Howell also recommends payers to work with consulting companies and other healthcare organizations to ensure their provider network receives the education and conferences necessary to uphold value-based care reimbursement.
“Payers can collaborate with CAPG. We’re thinking of collaborating with national payers and holding conferences and symposiums to really teach and educate the providers because providers respond best to education. They’ll be motivated because the clinical outcome of their patients really matter to them. [Physicians will need to] understand the link between value, quality and cost,” she continued.

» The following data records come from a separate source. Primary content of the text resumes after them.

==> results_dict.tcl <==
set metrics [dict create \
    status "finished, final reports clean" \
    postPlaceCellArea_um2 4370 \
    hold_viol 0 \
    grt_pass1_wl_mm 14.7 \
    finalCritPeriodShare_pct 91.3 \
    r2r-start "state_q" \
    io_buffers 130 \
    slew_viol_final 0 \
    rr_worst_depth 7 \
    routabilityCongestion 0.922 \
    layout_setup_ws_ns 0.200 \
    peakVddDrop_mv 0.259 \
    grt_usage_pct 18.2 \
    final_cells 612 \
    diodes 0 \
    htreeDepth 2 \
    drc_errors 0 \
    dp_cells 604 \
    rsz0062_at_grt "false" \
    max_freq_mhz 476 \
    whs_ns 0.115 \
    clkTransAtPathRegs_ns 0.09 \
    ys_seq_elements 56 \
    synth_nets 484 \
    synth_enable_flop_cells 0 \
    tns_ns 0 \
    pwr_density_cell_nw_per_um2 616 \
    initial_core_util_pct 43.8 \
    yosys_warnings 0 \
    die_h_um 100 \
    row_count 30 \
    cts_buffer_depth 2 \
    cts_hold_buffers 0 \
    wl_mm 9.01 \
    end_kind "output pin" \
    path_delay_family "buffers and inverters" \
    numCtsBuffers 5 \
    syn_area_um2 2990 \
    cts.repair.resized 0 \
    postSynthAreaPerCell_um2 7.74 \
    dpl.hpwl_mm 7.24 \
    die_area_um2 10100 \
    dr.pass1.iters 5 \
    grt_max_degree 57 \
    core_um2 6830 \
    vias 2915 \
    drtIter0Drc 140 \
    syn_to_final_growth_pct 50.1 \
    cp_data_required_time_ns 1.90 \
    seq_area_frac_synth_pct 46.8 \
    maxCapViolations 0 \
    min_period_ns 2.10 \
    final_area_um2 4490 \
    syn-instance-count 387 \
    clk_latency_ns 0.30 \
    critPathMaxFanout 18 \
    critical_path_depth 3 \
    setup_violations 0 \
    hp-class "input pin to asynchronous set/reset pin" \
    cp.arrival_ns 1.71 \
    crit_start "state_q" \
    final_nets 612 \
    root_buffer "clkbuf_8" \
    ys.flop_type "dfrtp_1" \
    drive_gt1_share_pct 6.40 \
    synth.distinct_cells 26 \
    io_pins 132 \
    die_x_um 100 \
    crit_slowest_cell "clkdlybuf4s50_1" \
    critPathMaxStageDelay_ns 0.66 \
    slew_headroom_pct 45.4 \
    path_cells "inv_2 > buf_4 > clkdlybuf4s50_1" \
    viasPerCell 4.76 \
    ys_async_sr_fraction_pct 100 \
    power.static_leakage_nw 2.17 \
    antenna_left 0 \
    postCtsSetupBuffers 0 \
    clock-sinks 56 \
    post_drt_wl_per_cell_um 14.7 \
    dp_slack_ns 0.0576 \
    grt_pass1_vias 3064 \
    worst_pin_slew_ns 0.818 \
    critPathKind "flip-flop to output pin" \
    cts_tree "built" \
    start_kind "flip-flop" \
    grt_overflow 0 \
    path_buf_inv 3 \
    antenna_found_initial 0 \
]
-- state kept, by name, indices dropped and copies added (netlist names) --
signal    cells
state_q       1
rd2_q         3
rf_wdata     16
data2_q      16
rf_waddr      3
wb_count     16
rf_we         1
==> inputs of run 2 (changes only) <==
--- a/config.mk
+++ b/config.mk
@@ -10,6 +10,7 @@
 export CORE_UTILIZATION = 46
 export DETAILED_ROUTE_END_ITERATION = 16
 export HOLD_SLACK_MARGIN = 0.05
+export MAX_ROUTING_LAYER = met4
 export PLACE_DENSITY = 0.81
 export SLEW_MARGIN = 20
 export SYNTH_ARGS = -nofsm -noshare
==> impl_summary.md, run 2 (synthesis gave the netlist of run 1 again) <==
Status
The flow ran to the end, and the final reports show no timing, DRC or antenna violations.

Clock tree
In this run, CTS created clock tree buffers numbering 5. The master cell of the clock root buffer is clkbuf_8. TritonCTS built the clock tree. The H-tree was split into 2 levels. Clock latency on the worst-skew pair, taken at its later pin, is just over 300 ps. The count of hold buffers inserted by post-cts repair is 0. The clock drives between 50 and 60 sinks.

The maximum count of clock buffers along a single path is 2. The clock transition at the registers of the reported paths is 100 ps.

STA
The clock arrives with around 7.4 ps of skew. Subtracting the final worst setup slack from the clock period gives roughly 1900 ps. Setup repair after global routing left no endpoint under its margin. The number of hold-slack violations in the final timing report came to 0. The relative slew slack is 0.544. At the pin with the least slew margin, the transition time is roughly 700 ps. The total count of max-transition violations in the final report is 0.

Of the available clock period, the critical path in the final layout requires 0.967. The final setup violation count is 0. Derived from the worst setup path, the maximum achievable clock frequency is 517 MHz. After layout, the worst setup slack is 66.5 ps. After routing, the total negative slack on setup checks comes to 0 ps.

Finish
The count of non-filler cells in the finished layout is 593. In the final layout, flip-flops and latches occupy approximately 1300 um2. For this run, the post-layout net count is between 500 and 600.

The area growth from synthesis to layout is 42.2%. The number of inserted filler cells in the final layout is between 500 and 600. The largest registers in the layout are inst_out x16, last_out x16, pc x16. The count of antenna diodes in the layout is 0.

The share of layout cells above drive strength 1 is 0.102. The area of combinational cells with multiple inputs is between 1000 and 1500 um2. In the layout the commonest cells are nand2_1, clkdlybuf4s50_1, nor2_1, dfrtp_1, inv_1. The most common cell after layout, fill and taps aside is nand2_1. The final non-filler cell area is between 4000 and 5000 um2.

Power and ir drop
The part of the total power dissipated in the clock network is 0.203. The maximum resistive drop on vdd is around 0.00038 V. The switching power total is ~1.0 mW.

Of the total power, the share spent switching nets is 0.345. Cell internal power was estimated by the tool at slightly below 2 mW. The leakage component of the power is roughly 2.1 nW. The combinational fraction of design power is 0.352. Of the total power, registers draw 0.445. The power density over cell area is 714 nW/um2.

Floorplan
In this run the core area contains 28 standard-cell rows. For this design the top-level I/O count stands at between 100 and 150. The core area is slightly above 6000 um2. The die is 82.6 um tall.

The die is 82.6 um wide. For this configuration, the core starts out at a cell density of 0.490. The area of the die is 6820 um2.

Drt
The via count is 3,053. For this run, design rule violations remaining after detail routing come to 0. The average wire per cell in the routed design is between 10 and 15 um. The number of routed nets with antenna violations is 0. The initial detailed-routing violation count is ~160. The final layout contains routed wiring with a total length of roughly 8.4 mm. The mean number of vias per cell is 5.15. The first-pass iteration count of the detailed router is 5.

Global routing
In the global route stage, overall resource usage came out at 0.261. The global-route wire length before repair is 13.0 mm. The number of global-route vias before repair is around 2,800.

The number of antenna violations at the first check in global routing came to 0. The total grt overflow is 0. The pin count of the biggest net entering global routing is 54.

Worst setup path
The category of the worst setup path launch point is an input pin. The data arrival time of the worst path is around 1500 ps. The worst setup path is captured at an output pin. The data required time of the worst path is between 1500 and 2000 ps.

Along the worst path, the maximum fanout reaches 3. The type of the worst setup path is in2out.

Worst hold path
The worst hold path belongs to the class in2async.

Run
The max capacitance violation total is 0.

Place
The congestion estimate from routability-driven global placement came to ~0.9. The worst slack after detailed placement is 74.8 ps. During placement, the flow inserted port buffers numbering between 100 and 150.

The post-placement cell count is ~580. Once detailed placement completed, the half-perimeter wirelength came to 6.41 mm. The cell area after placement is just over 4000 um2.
## config.mk

```make
export PLATFORM = sky130hd
export DESIGN_NAME = oam_dma_controller
export DESIGN_NICKNAME = d
export VERILOG_FILES = /design/src/rtl/oam_dma_controller.sv
export SDC_FILE = /design/constraint.sdc
export NUM_CORES = 1
export LEC_CHECK = 0
export ABC_AREA = 1
export CAP_MARGIN = 20
export CELL_PAD_IN_SITES_DETAIL_PLACEMENT = 0
export CELL_PAD_IN_SITES_GLOBAL_PLACEMENT = 2
export CORE_MARGIN = 3
export CORE_UTILIZATION = 30
export DETAILED_ROUTE_END_ITERATION = 10
export PLACE_DENSITY = 0.83
export SYNTH_ARGS = -nofsm -noshare
export SYNTH_HDL_FRONTEND = slang
export SYNTH_SLANG_ARGS = --single-unit
export TNS_END_PERCENT = 50
```

## constraint.sdc

```tcl
create_clock -name i_clk -period 1.8 [get_ports i_clk]
set_clock_uncertainty 0.15 [all_clocks]
set_input_delay 0.27 -clock i_clk [delete_from_list [all_inputs] [get_ports i_clk]]
set_output_delay 0.27 -clock i_clk [all_outputs]
set_load 0.05 [all_outputs]
```

## src/rtl/oam_dma_controller.sv

```systemverilog
// OAM DMA sequencer: halts the CPU, then copies one page of CPU memory to the
// PPU OAMDATA port as GET-aligned read/write pairs.
module oam_dma_controller #(
    parameter logic [15:0] OAM_DATA_ADDR = 16'h2004,
    parameter int          TRANSFER_LEN  = 256
) (
    input  logic        i_clk,
    input  logic        i_reset_n,
    input  logic        i_ce,
    input  logic        i_dma_start,
    input  logic [7:0]  i_dma_page,
    input  logic        i_cpu_halted,
    input  logic [7:0]  i_bus_data,
    output logic        o_cpu_rdy,
    output logic        o_bus_request,
    output logic [15:0] o_bus_address,
    output logic        o_bus_rw,
    output logic [7:0]  o_bus_data,
    output logic        o_busy
);

    typedef enum logic [2:0] {
        S_IDLE  = 3'd0,
        S_HALT  = 3'd1,
        S_ALIGN = 3'd2,
        S_READ  = 3'd3,
        S_WRITE = 3'd4
    } state_t;

    localparam logic [7:0] LAST_IDX = 8'(TRANSFER_LEN - 1);

    state_t      state_q, state_d;
    logic [7:0]  page_q, page_d;
    logic [7:0]  index_q, index_d;
    logic        parity_q, parity_d;
    logic [7:0]  data_q, data_d;
    logic        rdy_q, rdy_d;
    logic        req_q, req_d;
    logic [15:0] addr_q, addr_d;
    logic        rw_q, rw_d;
    logic        busy_q, busy_d;

    // Next-state logic; bus outputs are derived from the next state so they are registered
    always_comb begin
        state_d  = state_q;
        page_d   = page_q;
        index_d  = index_q;
        parity_d = parity_q;
        data_d   = data_q;
        rdy_d    = rdy_q;
        req_d    = req_q;
        addr_d   = addr_q;
        rw_d     = rw_q;
        busy_d   = busy_q;
        if (i_ce) begin
            parity_d = ~parity_q;
            case (state_q)
                S_IDLE: begin
                    if (i_dma_start) begin
                        page_d  = i_dma_page;
                        index_d = 8'd0;
                        state_d = S_HALT;
                    end else begin
                        state_d = S_IDLE;
                    end
                end
                S_HALT: begin
                    // Parity 1 now means the following cycle is a GET, so reads can start
                    if (i_cpu_halted) begin
                        if (parity_q) begin
                            state_d = S_READ;
                        end else begin
                            state_d = S_ALIGN;
                        end
                    end else begin
                        state_d = S_HALT;
                    end
                end
                S_ALIGN: state_d = S_READ;
                S_READ: begin
                    data_d  = i_bus_data;
                    state_d = S_WRITE;
                end
                S_WRITE: begin
                    if (index_q == LAST_IDX) begin
                        state_d = S_IDLE;
                    end else begin
                        index_d = index_q + 8'd1;
                        state_d = S_READ;
                    end
                end
                default: state_d = S_IDLE;
            endcase

            case (state_d)
                S_IDLE: begin
                    rdy_d  = 1'b1;
                    busy_d = 1'b0;
                    req_d  = 1'b0;
                    rw_d   = 1'b1;
                    addr_d = 16'h0000;
                end
                S_HALT, S_ALIGN: begin
                    rdy_d  = 1'b0;
                    busy_d = 1'b1;
                    req_d  = 1'b0;
                    rw_d   = 1'b1;
                    addr_d = 16'h0000;
                end
                S_READ: begin
                    rdy_d  = 1'b0;
                    busy_d = 1'b1;
                    req_d  = 1'b1;
                    rw_d   = 1'b1;
                    addr_d = {page_d, index_d};
                end
                S_WRITE: begin
                    rdy_d  = 1'b0;
                    busy_d = 1'b1;
                    req_d  = 1'b1;
                    rw_d   = 1'b0;
                    addr_d = OAM_DATA_ADDR;
                end
                default: begin
                    rdy_d  = 1'b1;
                    busy_d = 1'b0;
                    req_d  = 1'b0;
                    rw_d   = 1'b1;
                    addr_d = 16'h0000;
                end
            endcase
        end else begin
            state_d = state_q;
        end
    end

    // State and output registers
    always_ff @(posedge i_clk or negedge i_reset_n) begin
        if (!i_reset_n) begin
            state_q  <= S_IDLE;
            page_q   <= 8'd0;
            index_q  <= 8'd0;
            parity_q <= 1'b0;
            data_q   <= 8'd0;
            rdy_q    <= 1'b1;
            req_q    <= 1'b0;
            addr_q   <= 16'h0000;
            rw_q     <= 1'b1;
            busy_q   <= 1'b0;
        end else begin
            state_q  <= state_d;
            page_q   <= page_d;
            index_q  <= index_d;
            parity_q <= parity_d;
            data_q   <= data_d;
            rdy_q    <= rdy_d;
            req_q    <= req_d;
            addr_q   <= addr_d;
            rw_q     <= rw_d;
            busy_q   <= busy_d;
        end
    end

    assign o_cpu_rdy     = rdy_q;
    assign o_bus_request = req_q;
    assign o_bus_address = addr_q;
    assign o_bus_rw      = rw_q;
    assign o_bus_data    = data_q;
    assign o_busy        = busy_q;

endmodule

```

==> implementation parameters, run 1 <==
Parameter                              Value

Global routing
  GRT overflow ... 0
  Total routing resource utilization after global routing ... 0.141
  Global-route wire length before repair ... 9.76 mm
  Via count of the first global-routing pass ... 1971
  Number of antenna violations at the first check in global routing ... 0
  Largest net degree at the start of global routing ... 32

Floorplan
  Number of top-level pins ... 49
  Floorplan die area ... 8770 sq um
  DIE HEIGHT ... 93.7 um
  Die X ... 93.7 um
  Std-Cell Core Area ... 7370 sq um
  Number of rows created at floorplan ... 31
  Effective utilization at floorplan ... 0.313

STA
  Count of final max-slew check failures ... 0
  Final Hold Fails ... 0
  Final clock period utilization by the worst path ... 0.904
  Count of final setup violators ... 0
  Final worst hold slack ... 296 ps
  Unrepaired setup endpoints after global routing ... no
  Remaining max-slew budget at the tightest pin ... 0.643
  Maximum frequency from static timing analysis ... 615 MHz
  Worst slew pin tran ... 536 ps
  Fin Setup TNS ... 0 ps
  Clock period minus worst slack ... 1630 ps

Synthesis
  Sequential fraction of the synthesis area ... 0.522
  Number of synthesized register bits ... 48
  Syn Std Cell Area ... 2310 sq um
  Post-synthesis net count ... 294
  Synthesized area per cell ... 8.48 sq um
  Unique cell type count in the Yosys netlist ... 30
  Share of flip-flops with an asynchronous set or reset after synthesis ... 1.00
  Area fraction of the dominant cell type after synthesis ... 0.499
  Dominant cell type by area after synthesis ... sky130_fd_sc_hd__dfrtp_1
  Main synth FF type ... sky130_fd_sc_hd__dfrtp_1
  Most common cell in the synthesized netlist ... sky130_fd_sc_hd__nand2_1
  Ranking of synthesized cells by instance count ... sky130_fd_sc_hd__nand2_1, sky130_fd_sc_hd__dfrtp_1, sky130_fd_sc_hd__nor2_1
  Syn. warnings ... 0
  Number of cells produced by synthesis ... 272
  Biggest area contributors in the synthesized netlist ... sky130_fd_sc_hd__dfrtp_1, sky130_fd_sc_hd__nand2_1, sky130_fd_sc_hd__o21ai_0
  Number of synthesized flops with an enable pin ... 0

Finish
  Signed area change from the synthesized netlist to the final layout ... 36.0%
  Count of antenna diodes in the layout ... 0
  Share of layout cells above drive strength 1 ... 0.251
  Final Cell Area ... 3140 sq um
  Net count of the finished layout ... 360

Critical path
  Required time of the worst setup path ... 1850 ps
  Launch instance of the worst register-to-register path ... index_q[0]
  Top fanout value on the critical path ... 4
  Critical Path Sink Type ... flip-flop
  Critical R2R Capture ... o_bus_address[0]
  Slack of the worst reg-to-reg path ... 170 ps
  Worst EP arrival ... 1680 ps
  Critical setup path kind ... reg -> reg
  Critical Path Start Type ... flip-flop
  Worst Reg-to-Reg Cells ... 10

CTS
  Longest Clk Path Bufs ... 2
  Number of clock sinks ... 48
  Clock H-tree levels ... 2
  CTS tree ... built
  Worst-path clk slew ... 100 ps
  Clock Latency Late Sink ... 300 ps
  Root Driver ... sky130_fd_sc_hd__clkbuf_8
  Num CTS Buffers ... 5

Placement
  Input/output buffers ... 48
  Post-detailed-placement cell area ... 2980 sq um
  Hpwl dp ... 4.13 mm
  Routability-driven placement congestion ratio ... 0.807

Run status
  Run status ... finished clean

Drt
  Number of DRC markers after the initial detailed-route iteration ... 73
  Average wire per standard cell ... 12.7 um
  Final wirelength ... 5.57 mm
  Via total after detailed routing ... 1978
  Antenna violation net count after detailed routing ... 0
  Count of TritonRoute iterations in the first routing pass ... 4
  Via density per instance ... 4.52
  Number of design rule violations left after detail routing ... 0

Min path
  Min-delay worst type ... in -> async

Power and ir drop
  Total power per unit cell area ... 1600 nW/um^2
  Worst VDD drop ... 0.834 mV
  Static leakage ... 1.52 nW

Flow run
  Number of maximum-capacitance constraint violations ... 0
## src/rtl/mem_arbiter.sv

```systemverilog
// Arbitrates one MMU port between instruction fetch and data accesses.
// Data beats fetch; each access takes one cycle and all outputs are registered.
module mem_arbiter (
  input  logic        clk_i,
  input  logic        rst_i,
  input  logic        if_req_i,
  input  logic [31:0] if_addr_i,
  output logic [31:0] if_rdata_o,
  output logic        if_ready_o,
  input  logic        mem_req_i,
  input  logic        mem_we_i,
  input  logic [31:0] mem_addr_i,
  input  logic [31:0] mem_wdata_i,
  input  logic [1:0]  mem_size_i,
  input  logic        mem_unsigned_i,
  output logic [31:0] mem_rdata_o,
  output logic        mem_ready_o,
  output logic        mem_misalign_o,
  output logic        busy_o,
  output logic        mmu_read_o,
  output logic        mmu_write_o,
  output logic [31:0] mmu_addr_o,
  output logic [31:0] mmu_wdata_o,
  output logic [4:0]  mmu_bytemode_o,
  input  logic [31:0] mmu_rdata_i
);

  typedef enum logic [1:0] {
    ST_IDLE  = 2'b00,
    ST_D_ACC = 2'b01,
    ST_I_ACC = 2'b10
  } state_e;

  state_e      state_q, state_d;
  logic [31:0] if_rdata_q, if_rdata_d;
  logic        if_ready_q, if_ready_d;
  logic [31:0] mem_rdata_q, mem_rdata_d;
  logic        mem_ready_q, mem_ready_d;
  logic        mem_misalign_q, mem_misalign_d;
  logic        mmu_read_q, mmu_read_d;
  logic        mmu_write_q, mmu_write_d;
  logic [31:0] mmu_addr_q, mmu_addr_d;
  logic [31:0] mmu_wdata_q, mmu_wdata_d;
  logic [4:0]  mmu_bytemode_q, mmu_bytemode_d;
  logic        mem_bad_s;
  logic [4:0]  mem_bm_s;
  logic [1:0]  unused_if_addr_lsb;

  function automatic logic is_misaligned(input logic [1:0] size, input logic [1:0] lsb);
    logic bad;
    bad = 1'b0;
    case (size)
      2'b00:   bad = 1'b0;
      2'b01:   bad = lsb[0];
      default: bad = (lsb != 2'b00);
    endcase
    return bad;
  endfunction

  // Size 11 behaves as a word; the unsigned flag only applies to sub-word loads.
  function automatic logic [4:0] data_bytemode(input logic [1:0] size, input logic [1:0] lsb,
                                               input logic uns, input logic we);
    logic       u;
    logic [3:0] lanes;
    logic [4:0] bm;
    u     = uns & ~we;
    lanes = 4'b0001;
    bm    = 5'b01111;
    case (size)
      2'b00: begin
        case (lsb)
          2'b00:   lanes = 4'b0001;
          2'b01:   lanes = 4'b0010;
          2'b10:   lanes = 4'b0100;
          default: lanes = 4'b1000;
        endcase
        bm = {u, lanes};
      end
      2'b01:   bm = {u, (lsb[1] ? 4'b1100 : 4'b0011)};
      default: bm = 5'b01111;
    endcase
    return bm;
  endfunction

  assign mem_bad_s          = is_misaligned(mem_size_i, mem_addr_i[1:0]);
  assign mem_bm_s           = data_bytemode(mem_size_i, mem_addr_i[1:0], mem_unsigned_i, mem_we_i);
  assign unused_if_addr_lsb = if_addr_i[1:0];

  // Next-state and next-output logic; requests are only looked at in IDLE and on D_ACC exit.
  always_comb begin
    state_d        = state_q;
    if_rdata_d     = if_rdata_q;
    if_ready_d     = 1'b0;
    mem_rdata_d    = mem_rdata_q;
    mem_ready_d    = 1'b0;
    mem_misalign_d = 1'b0;
    mmu_read_d     = 1'b0;
    mmu_write_d    = 1'b0;
    mmu_addr_d     = mmu_addr_q;
    mmu_wdata_d    = mmu_wdata_q;
    mmu_bytemode_d = mmu_bytemode_q;
    case (state_q)
      ST_IDLE: begin
        if (mem_req_i) begin
          if (mem_bad_s) begin
            mem_ready_d    = 1'b1;
            mem_misalign_d = 1'b1;
          end else begin
            state_d        = ST_D_ACC;
            mmu_read_d     = ~mem_we_i;
            mmu_write_d    = mem_we_i;
            mmu_addr_d     = mem_addr_i;
            mmu_wdata_d    = mem_wdata_i;
            mmu_bytemode_d = mem_bm_s;
          end
        end else if (if_req_i) begin
          state_d        = ST_I_ACC;
          mmu_read_d     = 1'b1;
          mmu_addr_d     = {if_addr_i[31:2], 2'b00};
          mmu_bytemode_d = 5'b01111;
        end else begin
          state_d = ST_IDLE;
        end
      end
      ST_D_ACC: begin
        mem_ready_d = 1'b1;
        if (mmu_read_q) begin
          mem_rdata_d = mmu_rdata_i;
        end else begin
          mem_rdata_d = mem_rdata_q;
        end
        if (if_req_i) begin
          state_d        = ST_I_ACC;
          mmu_read_d     = 1'b1;
          mmu_addr_d     = {if_addr_i[31:2], 2'b00};
          mmu_bytemode_d = 5'b01111;
        end else begin
          state_d = ST_IDLE;
        end
      end
      ST_I_ACC: begin
        if_rdata_d = mmu_rdata_i;
        if_ready_d = 1'b1;
        state_d    = ST_IDLE;
      end
      default: begin
        state_d = ST_IDLE;
      end
    endcase
  end

  // State and output registers with synchronous reset.
  always_ff @(posedge clk_i) begin
    if (rst_i) begin
      state_q        <= ST_IDLE;
      if_rdata_q     <= 32'h0000_0000;
      if_ready_q     <= 1'b0;
      mem_rdata_q    <= 32'h0000_0000;
      mem_ready_q    <= 1'b0;
      mem_misalign_q <= 1'b0;
      mmu_read_q     <= 1'b0;
      mmu_write_q    <= 1'b0;
      mmu_addr_q     <= 32'h0000_0000;
      mmu_wdata_q    <= 32'h0000_0000;
      mmu_bytemode_q <= 5'b00000;
    end else begin
      state_q        <= state_d;
      if_rdata_q     <= if_rdata_d;
      if_ready_q     <= if_ready_d;
      mem_rdata_q    <= mem_rdata_d;
      mem_ready_q    <= mem_ready_d;
      mem_misalign_q <= mem_misalign_d;
      mmu_read_q     <= mmu_read_d;
      mmu_write_q    <= mmu_write_d;
      mmu_addr_q     <= mmu_addr_d;
      mmu_wdata_q    <= mmu_wdata_d;
      mmu_bytemode_q <= mmu_bytemode_d;
    end
  end

  assign if_rdata_o     = if_rdata_q;
  assign if_ready_o     = if_ready_q;
  assign mem_rdata_o    = mem_rdata_q;
  assign mem_ready_o    = mem_ready_q;
  assign mem_misalign_o = mem_misalign_q;
  assign busy_o         = (state_q != ST_IDLE);
  assign mmu_read_o     = mmu_read_q;
  assign mmu_write_o    = mmu_write_q;
  assign mmu_addr_o     = mmu_addr_q;
  assign mmu_wdata_o    = mmu_wdata_q;
  assign mmu_bytemode_o = mmu_bytemode_q;

endmodule
```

When it comes to creating a value-based care contract and operating an alternative payment model, payers will need “to know their network,” Howell explained. “Payers need to know where to stratify their network in the really high quality providers and be able to see whether these providers cover the broad majority of their network for the patients so that there’s limited leakage and access to healthcare.”
Having a greater knowledge on the quality and performance of their provider network will allow payers to position more certainty in value-based care contracts.
“The number one thing is to know your network and to stratify your network with high quality, high performing physician organizations and providers,” she concluded. “Using standards of excellence - a survey that providers take to understand and rank themselves in risk-based coordinated care. CAPG asks them a whole bunch of questions every year. We ask questions about their care team, post-discharge, access, provider adequacy, culture and language, social determinants of health, their risk contracting, and what kinds of risk share they’re in.”
Payers are advised to use these type of surveys and other public data to better analyze and create a stronger provider network in order to succeed in meeting value-based care reimbursement goals.